Afghanistan : Karzaï cède aux talibans sur les femmes

Le président afghan se dit d’accord avec les oulémas sur la place « secondaire » des femmes. Karzaï maintient également que les femmes sont « secondaires » par rapport aux hommes. Un moyen de contenter les talibans, ces religieux conservateurs, avec qui il tente de négocier la paix.

En janvier, le président Karzaï avait pourtant qualifié les violences contre les femmes d’actes « lâches » et assuré qu’il « continuerait à prendre ce problème au sérieux afin que les coupables soient jugés ».

Mais sa réaction à un communiqué du conseil des Oulémas, la plus haute autorité religieuse en Afghanistan, envoyé par la présidence, fait douter de la sincérité de ces déclarations.

Faisant référence aux versets 1 et 34 du Coran, les oulémas affirmaient, le 2 mars, que « les moqueries, les harcèlements ou les violences faites aux femmes » sont « interdites par l’islam ». Ils leur concédaient également les droits « à la dignité et l’honneur », « à la propriété », « au commerce », « à l’héritage », « à la dot » ainsi que celui « de choisir leur mari » souvent bafoués dans les faits.

Mais, en même temps, ils rappelaient que « l’homme est fondamental et la femme secondaire » et que celle-ci doit « éviter de se mélanger avec des hommes étrangers dans diverses activités sociales, comme les bazars, les bureaux ou durant son éducation, et qu’elle ne doit pas voyager sans ses parents ou son mari ».

La duplicité des autorités

Le même jour, un rapport de l’Organisation pour les droits de l’Homme et la démocratie en Afghanistan (AHRDO) dénonçait la duplicité des autorités et notamment le « jeu politique cynique » du gouvernement, qui épouse plus selon lui la cause des femmes pour « continuer à recevoir» l’aide internationale qu’en raison d’un « engagement authentique et sans réserve ».

Selon plusieurs observateurs, la vision rigide de la cause féminine par les autorités, au-delà de leurs convictions personnelles, est une des manières employées pour s’attirer les faveurs des rebelles, selon plusieurs observateurs.

Nombre d’ONG redoutent que les droits des femmes afghanes ne fassent les frais d’un éventuel retour au pouvoir des talibans. Une loi contre les violences faites aux femmes en Afghanistan a bien été adoptée en 2009, mais elle reste encore trop peu utilisée par la police et la justice, soulignait l’ONU en novembre dernier.

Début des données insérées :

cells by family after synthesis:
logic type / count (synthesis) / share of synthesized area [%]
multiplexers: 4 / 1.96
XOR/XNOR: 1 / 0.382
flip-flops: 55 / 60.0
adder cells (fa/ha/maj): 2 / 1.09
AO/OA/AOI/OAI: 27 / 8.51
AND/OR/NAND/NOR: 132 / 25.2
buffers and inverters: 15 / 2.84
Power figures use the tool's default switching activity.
$ cat config.mk
export PLATFORM = sky130hd
export DESIGN_NAME = ifu_axil_fetch
export DESIGN_NICKNAME = d
export VERILOG_FILES = /design/src/rtl/ifu_axil_fetch.sv
export SDC_FILE = /design/constraint.sdc
export NUM_CORES = 1
export LEC_CHECK = 0
export CAP_MARGIN = 20
export CORE_UTILIZATION = 41
export CTS_BUF_LIST = sky130_fd_sc_hd__clkbuf_2
export CTS_CLUSTER_SIZE = 30
export DETAILED_ROUTE_END_ITERATION = 10
export PLACE_DENSITY = 0.86
export RECOVER_POWER = 100
export REMOVE_ABC_BUFFERS = 1
export SYNTH_ARGS = -nofsm -noshare
export SYNTH_HDL_FRONTEND = slang
export SYNTH_SLANG_ARGS = --single-unit
$ cat constraint.sdc
create_clock -name clk -period 2.3 [get_ports clk]
set_input_delay 0.345 -clock clk [delete_from_list [all_inputs] [get_ports clk]]
set_output_delay 0.345 -clock clk [all_outputs]
set_load 0.005 [all_outputs]
$ cat src/rtl/ifu_axil_fetch.sv
// Instruction-fetch AXI4-Lite read master: one AR/R per instruction, handed to the IDU over
// valid/ready, then waits for write-back to supply the next PC. Watchdog aborts stalled fetches.
module ifu_axil_fetch #(
   parameter int unsigned        ADDR_W   = 32,
   parameter int unsigned        DATA_W   = 32,
   parameter logic [ADDR_W-1:0]  RESET_PC = ADDR_W'(32'h8000_0000),
   parameter int unsigned        TIMEOUT  = 255
) (
   input  logic                clk,
   input  logic                rst_n,
   input  logic                pc_valid,
   input  logic [ADDR_W-1:0]   pc_in,
   output logic                pc_ready,
   output logic                inst_valid,
   input  logic                inst_ready,
   output logic [DATA_W-1:0]   inst,
   output logic [ADDR_W-1:0]   inst_pc,
   output logic                inst_err,
   output logic [ADDR_W-1:0]   araddr,
   output logic                arvalid,
   input  logic                arready,
   input  logic [DATA_W-1:0]   rdata,
   input  logic [1:0]          rresp,
   input  logic                rvalid,
   output logic                rready,
   output logic [ADDR_W-1:0]   awaddr,
   output logic                awvalid,
   input  logic                awready,
   output logic [DATA_W-1:0]   wdata,
   output logic [DATA_W/8-1:0] wstrb,
   output logic                wvalid,
   input  logic                wready,
   input  logic [1:0]          bresp,
   input  logic                bvalid,
   output logic                bready
);

   localparam logic [DATA_W-1:0] NOP = DATA_W'(32'h0000_0013);

   typedef enum logic [2:0] {StBoot, StAddr, StData, StOut, StWait} state_e;

   state_e              state_q, state_d;
   logic [ADDR_W-1:0]   pc_q, pc_d;
   logic [7:0]          cnt_q, cnt_d;
   logic                drain_q, drain_d;
   logic [DATA_W-1:0]   inst_q, inst_d;
   logic [ADDR_W-1:0]   inst_pc_q, inst_pc_d;
   logic                inst_err_q, inst_err_d;
   logic                timeout;

   // Write channels are never used by the fetch path.
   logic unused_inputs;
   assign unused_inputs = ^{awready, wready, bresp, bvalid};

   assign awaddr  = '0;
   assign awvalid = 1'b0;
   assign wdata   = '0;
   assign wstrb   = '0;
   assign wvalid  = 1'b0;
   assign bready  = 1'b0;

   // A pending dropped beat keeps the next AR off the bus and keeps rready high.
   assign arvalid    = (state_q == StAddr) && !drain_q;
   assign rready     = (state_q == StData) || drain_q;
   assign inst_valid = (state_q == StOut);
   assign pc_ready   = (state_q == StWait);
   assign araddr     = arvalid ? pc_q : '0;
   assign inst       = inst_q;
   assign inst_pc    = inst_pc_q;
   assign inst_err   = inst_err_q;

   assign timeout = (cnt_q == 8'(TIMEOUT));

   always_comb begin
      state_d    = state_q;
      pc_d       = pc_q;
      cnt_d      = cnt_q;
      drain_d    = drain_q;
      inst_d     = inst_q;
      inst_pc_d  = inst_pc_q;
      inst_err_d = inst_err_q;

      if (drain_q && rvalid) begin
         drain_d = 1'b0;
      end

      unique case (state_q)
         StBoot: begin
            state_d = StAddr;
            cnt_d   = '0;
         end
         StAddr: begin
            cnt_d = cnt_q + 8'd1;
            if (arvalid && arready) begin
               state_d = StData;
            end else if (timeout) begin
               state_d    = StOut;
               inst_d     = NOP;
               inst_pc_d  = pc_q;
               inst_err_d = 1'b1;
            end
         end
         StData: begin
            cnt_d = cnt_q + 8'd1;
            if (rvalid) begin
               state_d    = StOut;
               inst_d     = (rresp == 2'b00) ? rdata : NOP;
               inst_pc_d  = pc_q;
               inst_err_d = (rresp != 2'b00);
            end else if (timeout) begin
               state_d    = StOut;
               inst_d     = NOP;
               inst_pc_d  = pc_q;
               inst_err_d = 1'b1;
               drain_d    = 1'b1;
            end
         end
         StOut: begin
            if (inst_ready) begin
               state_d = StWait;
            end
         end
         StWait: begin
            if (pc_valid) begin
               pc_d    = pc_in;
               cnt_d   = '0;
               state_d = StAddr;
            end
         end
         default: state_d = StBoot;
      endcase
   end

   always_ff @(posedge clk) begin
      if (!rst_n) begin
         state_q    <= StBoot;
         pc_q       <= RESET_PC;
         cnt_q      <= '0;
         drain_q    <= 1'b0;
         inst_q     <= '0;
         inst_pc_q  <= '0;
         inst_err_q <= 1'b0;
      end else begin
         state_q    <= state_d;
         pc_q       <= pc_d;
         cnt_q      <= cnt_d;
         drain_q    <= drain_d;
         inst_q     <= inst_d;
         inst_pc_q  <= inst_pc_d;
         inst_err_q <= inst_err_d;
      end
   end

endmodule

Fawzia Koofi, membre du parlement afghan et des militants des droits des femmes, affirment que la décision du conseil religieux est le début d’un «processus de talibanisation » en Afghanistan.

« Je pense que ce début des attaques contre les femmes remonte à la période sombre du régime taliban, c’est dangereux. C’est une alarme pour les femmes en Afghanistan », a-t-elle déclaré en ajoutant que les affirmations du conseil des oulémas n’ont aucun statut juridique.

Quelques jours avant les déclarations du conseil des oulémas, 36 Afghanes étaient mortes en manifestant contre les soldats américains, accusés d’avoir brulé le Coran à la base de Bagram. Selon certaines sources les personnes qui ont manifesté avaient été excitées et provoquées par des talibans, mollahs aussi.

Ce qui se passe en Afghanistan montre qu’à l’approche de 2014 (date de départ des forces militaires internationales), il y a beaucoup de risques de prise du pouvoir par des extrémistes religieux, des partis islamiques, des talibans et des personnes opposées aux valeurs démocratiques, laïques et humaines en Afghanistan.